*** Begin section ***
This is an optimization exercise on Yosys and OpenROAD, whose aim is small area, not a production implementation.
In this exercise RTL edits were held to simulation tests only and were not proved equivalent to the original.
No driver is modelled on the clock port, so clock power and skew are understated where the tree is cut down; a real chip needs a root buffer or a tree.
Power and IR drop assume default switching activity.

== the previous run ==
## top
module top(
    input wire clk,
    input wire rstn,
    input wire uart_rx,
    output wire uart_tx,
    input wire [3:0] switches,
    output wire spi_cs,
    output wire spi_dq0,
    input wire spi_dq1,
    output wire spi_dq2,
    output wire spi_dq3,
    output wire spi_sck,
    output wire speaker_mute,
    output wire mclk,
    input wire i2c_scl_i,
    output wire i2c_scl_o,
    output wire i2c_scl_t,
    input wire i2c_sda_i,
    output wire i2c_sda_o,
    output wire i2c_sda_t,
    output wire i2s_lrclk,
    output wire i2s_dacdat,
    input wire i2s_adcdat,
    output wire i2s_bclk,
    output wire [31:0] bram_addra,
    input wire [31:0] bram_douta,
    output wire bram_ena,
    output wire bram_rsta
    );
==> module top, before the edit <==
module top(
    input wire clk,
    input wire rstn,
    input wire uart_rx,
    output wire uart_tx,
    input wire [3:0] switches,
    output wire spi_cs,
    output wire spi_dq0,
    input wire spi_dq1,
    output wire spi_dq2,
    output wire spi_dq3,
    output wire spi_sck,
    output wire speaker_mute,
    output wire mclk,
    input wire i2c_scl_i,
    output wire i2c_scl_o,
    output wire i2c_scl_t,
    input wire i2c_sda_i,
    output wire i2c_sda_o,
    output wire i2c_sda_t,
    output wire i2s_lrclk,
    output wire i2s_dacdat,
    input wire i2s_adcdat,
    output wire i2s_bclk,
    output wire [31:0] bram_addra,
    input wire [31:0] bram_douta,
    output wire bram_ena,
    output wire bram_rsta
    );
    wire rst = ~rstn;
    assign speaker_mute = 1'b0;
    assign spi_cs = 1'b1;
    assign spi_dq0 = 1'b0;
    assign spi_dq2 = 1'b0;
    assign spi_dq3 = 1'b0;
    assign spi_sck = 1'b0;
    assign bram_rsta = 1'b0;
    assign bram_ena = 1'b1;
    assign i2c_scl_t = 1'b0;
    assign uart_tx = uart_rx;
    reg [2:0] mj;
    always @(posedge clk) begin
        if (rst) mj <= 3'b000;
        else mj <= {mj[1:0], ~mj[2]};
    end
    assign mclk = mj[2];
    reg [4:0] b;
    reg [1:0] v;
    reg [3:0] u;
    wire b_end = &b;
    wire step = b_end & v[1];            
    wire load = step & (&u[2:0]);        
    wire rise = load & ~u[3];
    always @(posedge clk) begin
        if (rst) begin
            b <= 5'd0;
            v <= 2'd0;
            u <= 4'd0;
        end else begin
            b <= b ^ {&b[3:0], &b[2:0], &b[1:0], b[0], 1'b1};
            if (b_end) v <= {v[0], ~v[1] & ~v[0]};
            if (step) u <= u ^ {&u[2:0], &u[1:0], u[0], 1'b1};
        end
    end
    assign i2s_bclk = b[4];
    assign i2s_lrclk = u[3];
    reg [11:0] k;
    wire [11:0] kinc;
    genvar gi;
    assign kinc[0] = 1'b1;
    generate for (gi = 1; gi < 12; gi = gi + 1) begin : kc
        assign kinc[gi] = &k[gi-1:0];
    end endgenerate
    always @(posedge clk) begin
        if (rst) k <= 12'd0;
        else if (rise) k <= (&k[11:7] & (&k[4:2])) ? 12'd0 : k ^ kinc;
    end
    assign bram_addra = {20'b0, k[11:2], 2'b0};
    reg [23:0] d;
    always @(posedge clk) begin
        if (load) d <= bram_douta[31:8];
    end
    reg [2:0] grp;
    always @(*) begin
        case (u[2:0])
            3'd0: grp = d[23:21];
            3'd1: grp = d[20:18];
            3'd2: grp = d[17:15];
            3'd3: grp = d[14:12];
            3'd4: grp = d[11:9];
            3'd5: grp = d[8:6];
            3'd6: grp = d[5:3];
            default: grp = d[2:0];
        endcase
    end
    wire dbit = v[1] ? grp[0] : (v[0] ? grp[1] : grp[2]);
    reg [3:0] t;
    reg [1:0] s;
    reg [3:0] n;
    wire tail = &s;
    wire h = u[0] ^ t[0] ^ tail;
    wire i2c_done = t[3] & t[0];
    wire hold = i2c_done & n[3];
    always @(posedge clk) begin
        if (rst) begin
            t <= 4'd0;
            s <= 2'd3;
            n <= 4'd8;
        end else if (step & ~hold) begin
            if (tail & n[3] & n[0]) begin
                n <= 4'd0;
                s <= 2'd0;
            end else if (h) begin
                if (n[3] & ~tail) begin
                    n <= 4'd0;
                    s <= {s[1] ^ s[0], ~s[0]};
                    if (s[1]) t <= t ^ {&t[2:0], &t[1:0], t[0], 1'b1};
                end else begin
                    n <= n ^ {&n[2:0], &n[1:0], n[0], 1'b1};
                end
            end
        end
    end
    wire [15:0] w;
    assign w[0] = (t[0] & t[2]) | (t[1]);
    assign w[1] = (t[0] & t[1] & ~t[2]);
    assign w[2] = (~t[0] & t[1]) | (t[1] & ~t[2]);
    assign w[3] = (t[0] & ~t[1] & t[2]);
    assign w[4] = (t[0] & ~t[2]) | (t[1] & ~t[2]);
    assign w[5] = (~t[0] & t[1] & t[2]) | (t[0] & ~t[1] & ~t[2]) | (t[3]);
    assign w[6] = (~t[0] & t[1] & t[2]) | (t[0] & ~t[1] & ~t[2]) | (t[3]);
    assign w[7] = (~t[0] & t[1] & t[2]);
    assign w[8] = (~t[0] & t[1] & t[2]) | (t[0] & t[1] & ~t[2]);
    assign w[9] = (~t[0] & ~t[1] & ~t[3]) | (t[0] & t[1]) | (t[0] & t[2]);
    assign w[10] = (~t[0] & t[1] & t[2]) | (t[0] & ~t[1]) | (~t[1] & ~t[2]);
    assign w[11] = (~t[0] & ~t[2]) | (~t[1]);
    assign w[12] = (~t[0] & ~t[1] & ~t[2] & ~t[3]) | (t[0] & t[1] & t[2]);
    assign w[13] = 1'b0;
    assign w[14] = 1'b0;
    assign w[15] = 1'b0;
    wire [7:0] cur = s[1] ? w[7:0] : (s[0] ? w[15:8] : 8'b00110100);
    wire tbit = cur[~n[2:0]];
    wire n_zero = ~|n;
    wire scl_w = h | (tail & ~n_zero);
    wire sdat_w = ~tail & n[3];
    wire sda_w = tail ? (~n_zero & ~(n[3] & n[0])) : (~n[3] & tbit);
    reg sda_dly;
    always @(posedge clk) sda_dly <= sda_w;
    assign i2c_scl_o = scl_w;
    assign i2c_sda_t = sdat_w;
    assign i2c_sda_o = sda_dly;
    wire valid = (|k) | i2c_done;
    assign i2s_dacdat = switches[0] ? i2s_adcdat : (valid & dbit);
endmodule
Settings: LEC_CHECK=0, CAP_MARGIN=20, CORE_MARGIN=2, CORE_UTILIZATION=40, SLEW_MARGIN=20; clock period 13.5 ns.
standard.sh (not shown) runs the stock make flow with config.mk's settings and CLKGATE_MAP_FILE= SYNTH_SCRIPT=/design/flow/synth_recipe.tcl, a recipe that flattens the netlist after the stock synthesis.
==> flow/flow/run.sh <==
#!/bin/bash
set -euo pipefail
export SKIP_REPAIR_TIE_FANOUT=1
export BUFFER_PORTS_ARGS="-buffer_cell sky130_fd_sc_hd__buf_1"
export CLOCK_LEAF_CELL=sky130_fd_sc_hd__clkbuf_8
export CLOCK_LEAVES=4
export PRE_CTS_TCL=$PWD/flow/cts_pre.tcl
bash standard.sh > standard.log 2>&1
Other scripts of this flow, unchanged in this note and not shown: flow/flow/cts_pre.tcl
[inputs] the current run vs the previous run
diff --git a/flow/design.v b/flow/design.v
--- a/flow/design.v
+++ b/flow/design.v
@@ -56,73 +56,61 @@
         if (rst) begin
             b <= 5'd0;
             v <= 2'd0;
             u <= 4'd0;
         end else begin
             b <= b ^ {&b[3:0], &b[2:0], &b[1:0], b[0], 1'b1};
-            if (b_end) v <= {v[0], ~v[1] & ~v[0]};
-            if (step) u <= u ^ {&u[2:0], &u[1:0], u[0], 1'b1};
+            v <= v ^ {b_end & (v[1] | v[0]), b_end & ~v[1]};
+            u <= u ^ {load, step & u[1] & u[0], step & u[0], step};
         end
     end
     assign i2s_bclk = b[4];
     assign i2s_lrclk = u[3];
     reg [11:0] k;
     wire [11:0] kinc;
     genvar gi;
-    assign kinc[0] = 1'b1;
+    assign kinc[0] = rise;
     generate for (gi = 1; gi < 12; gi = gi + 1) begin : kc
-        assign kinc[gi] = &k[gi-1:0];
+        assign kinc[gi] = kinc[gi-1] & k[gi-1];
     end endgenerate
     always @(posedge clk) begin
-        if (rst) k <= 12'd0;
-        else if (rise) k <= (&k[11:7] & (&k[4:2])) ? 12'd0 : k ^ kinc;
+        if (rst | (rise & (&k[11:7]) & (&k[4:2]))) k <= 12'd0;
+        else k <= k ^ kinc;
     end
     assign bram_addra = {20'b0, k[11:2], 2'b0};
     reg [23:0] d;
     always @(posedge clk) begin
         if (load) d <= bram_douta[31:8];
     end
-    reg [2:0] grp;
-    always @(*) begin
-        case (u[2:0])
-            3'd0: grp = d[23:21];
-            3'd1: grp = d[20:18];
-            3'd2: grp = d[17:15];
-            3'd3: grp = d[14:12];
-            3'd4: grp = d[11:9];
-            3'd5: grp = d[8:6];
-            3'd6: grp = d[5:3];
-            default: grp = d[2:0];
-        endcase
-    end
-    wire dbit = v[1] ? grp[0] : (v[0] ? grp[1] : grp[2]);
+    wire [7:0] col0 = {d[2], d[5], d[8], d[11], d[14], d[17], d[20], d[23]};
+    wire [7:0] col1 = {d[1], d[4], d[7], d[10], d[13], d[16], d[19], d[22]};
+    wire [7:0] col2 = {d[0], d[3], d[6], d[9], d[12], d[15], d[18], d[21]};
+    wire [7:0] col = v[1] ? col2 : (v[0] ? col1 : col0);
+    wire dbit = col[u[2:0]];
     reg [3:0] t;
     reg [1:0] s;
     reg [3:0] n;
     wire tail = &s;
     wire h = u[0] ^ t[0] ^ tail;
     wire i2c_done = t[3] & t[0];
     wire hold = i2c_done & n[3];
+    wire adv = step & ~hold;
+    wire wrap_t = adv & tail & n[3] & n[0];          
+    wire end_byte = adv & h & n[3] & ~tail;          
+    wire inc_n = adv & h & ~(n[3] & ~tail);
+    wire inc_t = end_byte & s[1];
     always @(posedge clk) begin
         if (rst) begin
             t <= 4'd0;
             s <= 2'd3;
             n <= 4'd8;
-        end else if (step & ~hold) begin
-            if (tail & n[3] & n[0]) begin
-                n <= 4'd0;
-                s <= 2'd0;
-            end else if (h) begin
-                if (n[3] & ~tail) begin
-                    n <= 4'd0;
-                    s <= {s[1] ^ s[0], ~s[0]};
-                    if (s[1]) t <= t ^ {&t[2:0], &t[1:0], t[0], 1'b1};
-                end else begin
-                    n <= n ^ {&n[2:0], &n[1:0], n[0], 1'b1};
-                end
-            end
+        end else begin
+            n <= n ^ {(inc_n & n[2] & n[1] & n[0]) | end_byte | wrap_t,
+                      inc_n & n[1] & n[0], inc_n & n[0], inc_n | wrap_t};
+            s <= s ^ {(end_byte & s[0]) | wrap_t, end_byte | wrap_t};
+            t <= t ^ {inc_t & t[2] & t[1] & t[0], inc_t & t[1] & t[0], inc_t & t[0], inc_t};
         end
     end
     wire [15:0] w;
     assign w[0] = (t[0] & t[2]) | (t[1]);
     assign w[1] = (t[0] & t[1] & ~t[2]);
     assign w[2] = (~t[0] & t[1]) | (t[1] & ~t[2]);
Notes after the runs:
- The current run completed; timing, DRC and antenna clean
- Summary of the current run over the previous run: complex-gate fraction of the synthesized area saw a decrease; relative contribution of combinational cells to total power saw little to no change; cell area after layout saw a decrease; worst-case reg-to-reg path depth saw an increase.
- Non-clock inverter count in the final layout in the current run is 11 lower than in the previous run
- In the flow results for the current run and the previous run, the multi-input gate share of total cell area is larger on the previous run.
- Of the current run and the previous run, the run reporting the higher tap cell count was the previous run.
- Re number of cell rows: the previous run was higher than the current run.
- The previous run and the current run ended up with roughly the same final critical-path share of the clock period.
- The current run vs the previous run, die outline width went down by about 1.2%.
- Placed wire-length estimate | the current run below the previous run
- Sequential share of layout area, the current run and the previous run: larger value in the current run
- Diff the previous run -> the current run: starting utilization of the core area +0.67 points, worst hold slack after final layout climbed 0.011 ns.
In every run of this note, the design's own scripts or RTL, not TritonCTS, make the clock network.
*** End section ***
*** Begin section ***
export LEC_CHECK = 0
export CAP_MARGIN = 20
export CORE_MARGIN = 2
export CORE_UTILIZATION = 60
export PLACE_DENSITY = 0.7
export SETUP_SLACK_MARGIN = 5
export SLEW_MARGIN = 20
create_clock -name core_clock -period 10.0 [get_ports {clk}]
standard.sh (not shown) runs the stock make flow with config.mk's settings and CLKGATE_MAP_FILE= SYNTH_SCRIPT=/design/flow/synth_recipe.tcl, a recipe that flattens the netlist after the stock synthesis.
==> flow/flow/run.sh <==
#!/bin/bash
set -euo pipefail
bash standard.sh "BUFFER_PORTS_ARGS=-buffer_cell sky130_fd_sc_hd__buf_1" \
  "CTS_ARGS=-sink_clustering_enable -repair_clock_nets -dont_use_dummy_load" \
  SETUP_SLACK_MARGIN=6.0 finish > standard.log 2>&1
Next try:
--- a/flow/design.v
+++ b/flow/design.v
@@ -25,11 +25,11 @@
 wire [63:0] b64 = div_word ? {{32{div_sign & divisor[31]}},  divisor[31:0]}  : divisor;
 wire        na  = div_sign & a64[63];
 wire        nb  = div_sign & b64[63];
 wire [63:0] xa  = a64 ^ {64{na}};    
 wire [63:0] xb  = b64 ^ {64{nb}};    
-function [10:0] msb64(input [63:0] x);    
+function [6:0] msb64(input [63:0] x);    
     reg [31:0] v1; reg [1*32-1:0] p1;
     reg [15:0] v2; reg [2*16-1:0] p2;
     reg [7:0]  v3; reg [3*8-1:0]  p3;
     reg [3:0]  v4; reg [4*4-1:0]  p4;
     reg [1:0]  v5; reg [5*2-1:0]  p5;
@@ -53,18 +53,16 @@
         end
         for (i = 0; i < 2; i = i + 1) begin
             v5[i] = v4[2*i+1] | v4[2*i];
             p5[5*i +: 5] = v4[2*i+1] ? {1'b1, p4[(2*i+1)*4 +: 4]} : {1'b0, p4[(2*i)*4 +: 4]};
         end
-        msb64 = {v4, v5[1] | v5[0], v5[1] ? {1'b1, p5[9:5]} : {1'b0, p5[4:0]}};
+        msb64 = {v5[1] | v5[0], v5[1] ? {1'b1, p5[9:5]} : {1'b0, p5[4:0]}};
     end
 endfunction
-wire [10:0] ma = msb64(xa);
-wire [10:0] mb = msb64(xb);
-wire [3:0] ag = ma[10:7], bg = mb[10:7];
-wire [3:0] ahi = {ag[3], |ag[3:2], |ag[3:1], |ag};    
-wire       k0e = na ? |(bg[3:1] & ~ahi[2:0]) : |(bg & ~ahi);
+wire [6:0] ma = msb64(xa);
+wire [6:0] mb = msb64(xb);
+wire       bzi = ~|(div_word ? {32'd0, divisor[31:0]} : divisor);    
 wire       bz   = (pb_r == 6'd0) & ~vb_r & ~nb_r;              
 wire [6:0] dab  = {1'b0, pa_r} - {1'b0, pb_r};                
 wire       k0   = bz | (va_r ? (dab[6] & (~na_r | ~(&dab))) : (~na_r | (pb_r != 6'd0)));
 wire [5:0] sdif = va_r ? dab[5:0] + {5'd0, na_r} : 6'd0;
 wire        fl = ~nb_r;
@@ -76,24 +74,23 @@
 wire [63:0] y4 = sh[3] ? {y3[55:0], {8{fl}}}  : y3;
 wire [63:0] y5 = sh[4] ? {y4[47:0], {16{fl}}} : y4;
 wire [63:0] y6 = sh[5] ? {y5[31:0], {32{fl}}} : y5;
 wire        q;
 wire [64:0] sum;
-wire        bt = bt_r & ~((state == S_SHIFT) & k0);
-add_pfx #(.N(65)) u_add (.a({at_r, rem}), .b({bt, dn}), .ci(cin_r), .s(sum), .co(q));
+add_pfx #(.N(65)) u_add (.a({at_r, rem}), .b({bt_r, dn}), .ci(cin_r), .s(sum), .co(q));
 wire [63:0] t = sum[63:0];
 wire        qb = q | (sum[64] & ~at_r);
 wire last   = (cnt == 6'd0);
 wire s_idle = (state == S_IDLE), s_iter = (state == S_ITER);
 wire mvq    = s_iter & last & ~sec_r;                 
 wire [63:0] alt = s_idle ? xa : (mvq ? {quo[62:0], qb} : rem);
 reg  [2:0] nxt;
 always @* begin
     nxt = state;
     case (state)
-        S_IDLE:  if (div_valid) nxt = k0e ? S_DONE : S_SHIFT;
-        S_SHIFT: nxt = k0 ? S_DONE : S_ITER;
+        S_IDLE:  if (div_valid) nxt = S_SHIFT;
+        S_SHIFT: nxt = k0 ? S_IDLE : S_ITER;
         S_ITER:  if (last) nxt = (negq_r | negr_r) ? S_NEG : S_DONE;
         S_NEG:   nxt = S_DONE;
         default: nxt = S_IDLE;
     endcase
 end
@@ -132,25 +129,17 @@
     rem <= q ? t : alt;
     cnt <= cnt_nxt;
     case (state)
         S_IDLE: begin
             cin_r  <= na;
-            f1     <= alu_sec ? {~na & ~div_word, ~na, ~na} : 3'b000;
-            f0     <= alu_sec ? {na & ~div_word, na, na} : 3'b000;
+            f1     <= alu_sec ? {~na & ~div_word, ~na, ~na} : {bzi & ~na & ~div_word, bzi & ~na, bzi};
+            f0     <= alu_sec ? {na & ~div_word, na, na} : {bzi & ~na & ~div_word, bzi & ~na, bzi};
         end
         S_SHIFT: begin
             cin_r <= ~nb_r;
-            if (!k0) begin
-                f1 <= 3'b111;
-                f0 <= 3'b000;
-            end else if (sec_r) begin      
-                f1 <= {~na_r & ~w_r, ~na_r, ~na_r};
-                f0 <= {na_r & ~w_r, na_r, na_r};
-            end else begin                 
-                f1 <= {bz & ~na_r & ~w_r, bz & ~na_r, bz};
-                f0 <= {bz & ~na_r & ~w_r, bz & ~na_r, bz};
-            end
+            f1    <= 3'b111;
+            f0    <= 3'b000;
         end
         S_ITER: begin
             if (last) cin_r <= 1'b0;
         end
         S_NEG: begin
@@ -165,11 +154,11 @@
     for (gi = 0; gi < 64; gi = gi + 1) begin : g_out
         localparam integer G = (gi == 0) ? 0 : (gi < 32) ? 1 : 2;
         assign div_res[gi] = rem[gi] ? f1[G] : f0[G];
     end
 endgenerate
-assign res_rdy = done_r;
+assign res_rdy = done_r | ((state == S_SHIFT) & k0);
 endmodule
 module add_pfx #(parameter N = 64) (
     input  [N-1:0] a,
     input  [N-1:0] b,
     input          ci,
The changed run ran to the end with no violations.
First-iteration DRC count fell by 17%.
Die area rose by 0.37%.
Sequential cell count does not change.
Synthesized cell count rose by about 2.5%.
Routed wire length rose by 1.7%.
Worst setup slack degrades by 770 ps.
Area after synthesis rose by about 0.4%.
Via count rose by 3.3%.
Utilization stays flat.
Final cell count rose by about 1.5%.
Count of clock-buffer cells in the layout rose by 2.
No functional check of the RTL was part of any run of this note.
*** End section ***
:: What the task asks ::
From the material above, copy exactly the lines between the line holding "rem <= q ? t : alt;" and the line holding "localparam integer G", inclusive, and only those.

:: Answer to this task ::
     rem <= q ? t : alt;
     cnt <= cnt_nxt;
     case (state)
         S_IDLE: begin
             cin_r  <= na;
-            f1     <= alu_sec ? {~na & ~div_word, ~na, ~na} : 3'b000;
-            f0     <= alu_sec ? {na & ~div_word, na, na} : 3'b000;
+            f1     <= alu_sec ? {~na & ~div_word, ~na, ~na} : {bzi & ~na & ~div_word, bzi & ~na, bzi};
+            f0     <= alu_sec ? {na & ~div_word, na, na} : {bzi & ~na & ~div_word, bzi & ~na, bzi};
         end
         S_SHIFT: begin
             cin_r <= ~nb_r;
-            if (!k0) begin
-                f1 <= 3'b111;
-                f0 <= 3'b000;
-            end else if (sec_r) begin      
-                f1 <= {~na_r & ~w_r, ~na_r, ~na_r};
-                f0 <= {na_r & ~w_r, na_r, na_r};
-            end else begin                 
-                f1 <= {bz & ~na_r & ~w_r, bz & ~na_r, bz};
-                f0 <= {bz & ~na_r & ~w_r, bz & ~na_r, bz};
-            end
+            f1    <= 3'b111;
+            f0    <= 3'b000;
         end
         S_ITER: begin
             if (last) cin_r <= 1'b0;
         end
         S_NEG: begin
@@ -165,11 +154,11 @@
     for (gi = 0; gi < 64; gi = gi + 1) begin : g_out
         localparam integer G = (gi == 0) ? 0 : (gi < 32) ? 1 : 2;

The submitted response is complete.